Of course there were artists that worked both sides of the great divide; primarily Jack Kirby and Steve Ditko, but Gil Kane and Neal Adams work aside I was always drawn to Marvel. Conan in it's Barry Smith form transformed into Buscema's muscular version. MOKF by Moench and Gulacy,Warlock & Captain Marvel by Starlin, Miller's DD and Claremont & Byrne's relaunch of X-Men these where some of the titles that always made it Marvel for me. The reboots that were popular in the eighties and nineties were a bit tedious all round but in the Ultimates line Marvel came up trumps.

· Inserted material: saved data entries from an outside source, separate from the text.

$ cat src/common/bridge_regs_pkg.sv
package bridge_regs_pkg;

   localparam int          ADDR_W             = 12;
   localparam int          DATA_W             = 32;

   // register byte offsets
   localparam logic [11:0] CLOCK_CTRL_OFS     = 12'h0a4;
   localparam logic [11:0] SUBSYS_CAP_OFS     = 12'h0a8;
   localparam logic [11:0] SUBSYS_ID_OFS      = 12'h0ac;
   localparam logic [11:0] EXPRESS_CAP_OFS    = 12'h0b0;

   // secondary clock control: writable bits and value after reset
   localparam logic [31:0] CLOCK_CTRL_RW_MASK = 32'h0007c0ff;
   localparam logic [31:0] CLOCK_CTRL_RESET   = 32'h00010000;
   localparam logic [1:0]  SLOT_CLOCK_OFF     = 2'h3;
   localparam int          SLOT_COUNT         = 4;

   // capability chain constants
   localparam logic [7:0]  SUBSYS_CAP_ID      = 8'h0d;
   localparam logic [7:0]  NEXT_PTR_EXPRESS   = 8'hb0;
   localparam logic [7:0]  NEXT_PTR_SLOT_ID   = 8'ha0;
   localparam logic [7:0]  EXPRESS_CAP_ID     = 8'h10;
   localparam logic [7:0]  EXPRESS_NEXT_PTR   = 8'hf0;
   localparam logic [3:0]  EXPRESS_CAP_VER    = 4'h1;
   localparam logic [4:0]  INT_MSG_NUMBER     = 5'h00;

   // device/port type encodings
   localparam logic [3:0]  PORT_ENDPOINT      = 4'h0;
   localparam logic [3:0]  PORT_LEGACY_EP     = 4'h1;
   localparam logic [3:0]  PORT_ROOT          = 4'h4;
   localparam logic [3:0]  PORT_SWITCH_UP     = 4'h5;
   localparam logic [3:0]  PORT_SWITCH_DOWN   = 4'h6;
   localparam logic [3:0]  PORT_TYPE_FORWARD  = 4'h7;
   localparam logic [3:0]  PORT_TYPE_REVERSE  = 4'h8;

   // bus responses
   localparam logic [1:0]  RESP_OKAY          = 2'h0;
   localparam logic [1:0]  RESP_SLVERR        = 2'h2;

   typedef struct packed {
      logic [12:0] rsvd_high;
      logic [1:0]  scramble;
      logic        l0s_need_idle;
      logic        clkrun_mode;
      logic        clkrun_enable;
      logic        clock_stopped;
      logic [4:0]  rsvd_low;
      logic [7:0]  slot_enable;
   } clock_ctrl_t;

endpackage : bridge_regs_pkg
==> src/core/spm_pkg.sv <==
package spm_pkg;
    // Register indices reached through the index/data pair, and the PM logical device number
    localparam logic [7:0] IDX_WAKE_EN1 = 8'hb0;
    localparam logic [7:0] IDX_WAKE_EN2 = 8'hb1;
    localparam logic [7:0] IDX_WAKE_ST1 = 8'hb2;
    localparam logic [7:0] IDX_WAKE_ST2 = 8'hb3;
    localparam logic [7:0] IDX_SMI_EN1 = 8'hb4;
    localparam logic [7:0] IDX_SMI_EN2 = 8'hb5;
    localparam logic [7:0] IDX_SMI_ST1 = 8'hb6;
    localparam logic [7:0] IDX_SMI_ST2 = 8'hb7;
    localparam logic [7:0] IDX_DELAY2 = 8'hb8;
    localparam logic [7:0] IDX_SOFT_OFF = 8'hf4;
    localparam logic [7:0] PM_LDN = 8'h08;

    // Field positions
    localparam int OFF_EN_BIT = 7;
    localparam int SOFTWARE_POWER_OFF_BIT = 7;
    localparam int RESTART_BIT = 6;
    localparam int STOP_BIT = 5;
    localparam int SMI_GATE_BIT = 7;
    localparam int WDT_LOW_W = 5;

    // Reset values and Delay-2 limit
    localparam logic [7:0] WAKE_EN1_RST = 8'h00;
    localparam logic [7:0] WAKE_EN2_RST = 8'h80;
    localparam logic [7:0] SMI_EN_RST = 8'h00;
    localparam logic [7:0] DELAY2_RST = 8'h00;
    localparam logic [5:0] DELAY2_MAX = 6'h3f;

    // Counts
    localparam int NUM_WAKE = 15;
    localparam int NUM_SMI = 13;
    localparam int CLK_NS = 20;
    localparam int SLOW_PERIOD_NS = 31250;
    localparam int SLOW_TICK_CYC = SLOW_PERIOD_NS / CLK_NS;
    localparam int HALF_SEC_MS = 500;
    localparam int OVERRIDE_MS = 4000;
    localparam int OVERRIDE_STEPS = OVERRIDE_MS / HALF_SEC_MS;

    typedef struct packed {
        logic idx_wr;
        logic data_wr;
        logic data_rd;
        logic [7:0] wdata;
    } spm_cfg_s;
endpackage
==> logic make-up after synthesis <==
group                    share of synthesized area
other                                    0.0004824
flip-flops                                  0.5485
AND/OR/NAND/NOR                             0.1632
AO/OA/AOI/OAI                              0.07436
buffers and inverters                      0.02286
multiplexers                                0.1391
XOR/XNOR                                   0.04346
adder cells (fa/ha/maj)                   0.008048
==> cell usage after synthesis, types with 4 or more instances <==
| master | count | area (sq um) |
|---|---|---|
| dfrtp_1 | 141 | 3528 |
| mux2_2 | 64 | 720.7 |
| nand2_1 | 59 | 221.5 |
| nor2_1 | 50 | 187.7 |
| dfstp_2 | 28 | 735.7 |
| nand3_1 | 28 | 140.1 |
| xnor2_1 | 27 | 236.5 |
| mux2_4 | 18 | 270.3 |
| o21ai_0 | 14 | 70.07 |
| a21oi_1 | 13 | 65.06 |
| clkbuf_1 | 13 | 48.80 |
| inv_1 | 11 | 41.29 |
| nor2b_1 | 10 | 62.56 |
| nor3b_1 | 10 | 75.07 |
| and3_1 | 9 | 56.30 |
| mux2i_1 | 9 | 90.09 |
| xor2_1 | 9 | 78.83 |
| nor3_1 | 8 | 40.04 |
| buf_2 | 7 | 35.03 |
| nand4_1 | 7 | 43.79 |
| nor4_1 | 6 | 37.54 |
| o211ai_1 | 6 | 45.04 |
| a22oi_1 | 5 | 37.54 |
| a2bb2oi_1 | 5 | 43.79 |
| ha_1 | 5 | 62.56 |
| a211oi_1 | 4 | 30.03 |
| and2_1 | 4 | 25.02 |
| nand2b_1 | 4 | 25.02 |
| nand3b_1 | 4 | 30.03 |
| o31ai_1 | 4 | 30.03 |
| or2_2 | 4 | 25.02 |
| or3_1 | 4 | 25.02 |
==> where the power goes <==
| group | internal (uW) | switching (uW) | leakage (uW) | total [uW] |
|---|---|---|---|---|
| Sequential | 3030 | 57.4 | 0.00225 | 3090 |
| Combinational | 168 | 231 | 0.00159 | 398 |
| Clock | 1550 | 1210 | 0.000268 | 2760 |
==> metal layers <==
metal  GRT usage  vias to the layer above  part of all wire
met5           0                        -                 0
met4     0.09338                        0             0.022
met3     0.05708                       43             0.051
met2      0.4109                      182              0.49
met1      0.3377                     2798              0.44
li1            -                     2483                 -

When all is said and done the comic book world trades on certain acceptances and understanding of the medium. DC has fallen behind Marvel both on the page and in the movies; The characters have been able to be assimilated to the big screen via the Ultimates blueprint, but like those that prefer the Stones to The Beatles or Pacino to DeNiro or McDonalds to Burger King; to each their own. As for me, Make mine Marvel
Iron Man 2
X-Men first class
Thor
Captain America: the first Avenger
Hulk

1 comment:

  1. Many thanks for the mention and I'm glad you found what I wrote interesting. I certainly agree with much of what you say in your article. I don't think I mentioned in mine that I initially grew up a "DC kid" and didn't encounter Marvel until quite a bit later. This was in the early to mid 1970's so I missed not only the Superman silliness of Mr. Mxyzptlk and Krypto as well as the first decade of the Marvel Age of Comics. My first entry into superhero comics was the 1970's JLA drawn by Dick Dillin. It wasn't actually until the early EARLY 80's (probably 1980 itself) that I first ventured into Marvel and of course fell in love with their characters as well. Only during the 80's did I get to read the classic Lee-Kirby-Ditko-Buscema etc. etc. classic Marvel stuff which I love to this day. Truthfully I love both DC and Marvel characters and, as you say, they are like comparing apples and oranges. The 1985 CRISIS ON INFINITE EARTH was supposed to eliminate the whole multiple earth problem for good. Sadly, creators at DC seemed to think this gave them license to reboot every title as soon as they began writing/drawing it. That was the exact opposite outcome and frankly made things worse. As I said in my post, I eventually quit reading all comics in 1996 forjust this reason and DC was far and away the worst offender in te reboot sweepstakes. To Marvel's credit, rather than rebooting characters and wiping out their entire history, they usually did "imaginary" stories which didn't affect the regular characters. The Marvel way is surely the best way to go.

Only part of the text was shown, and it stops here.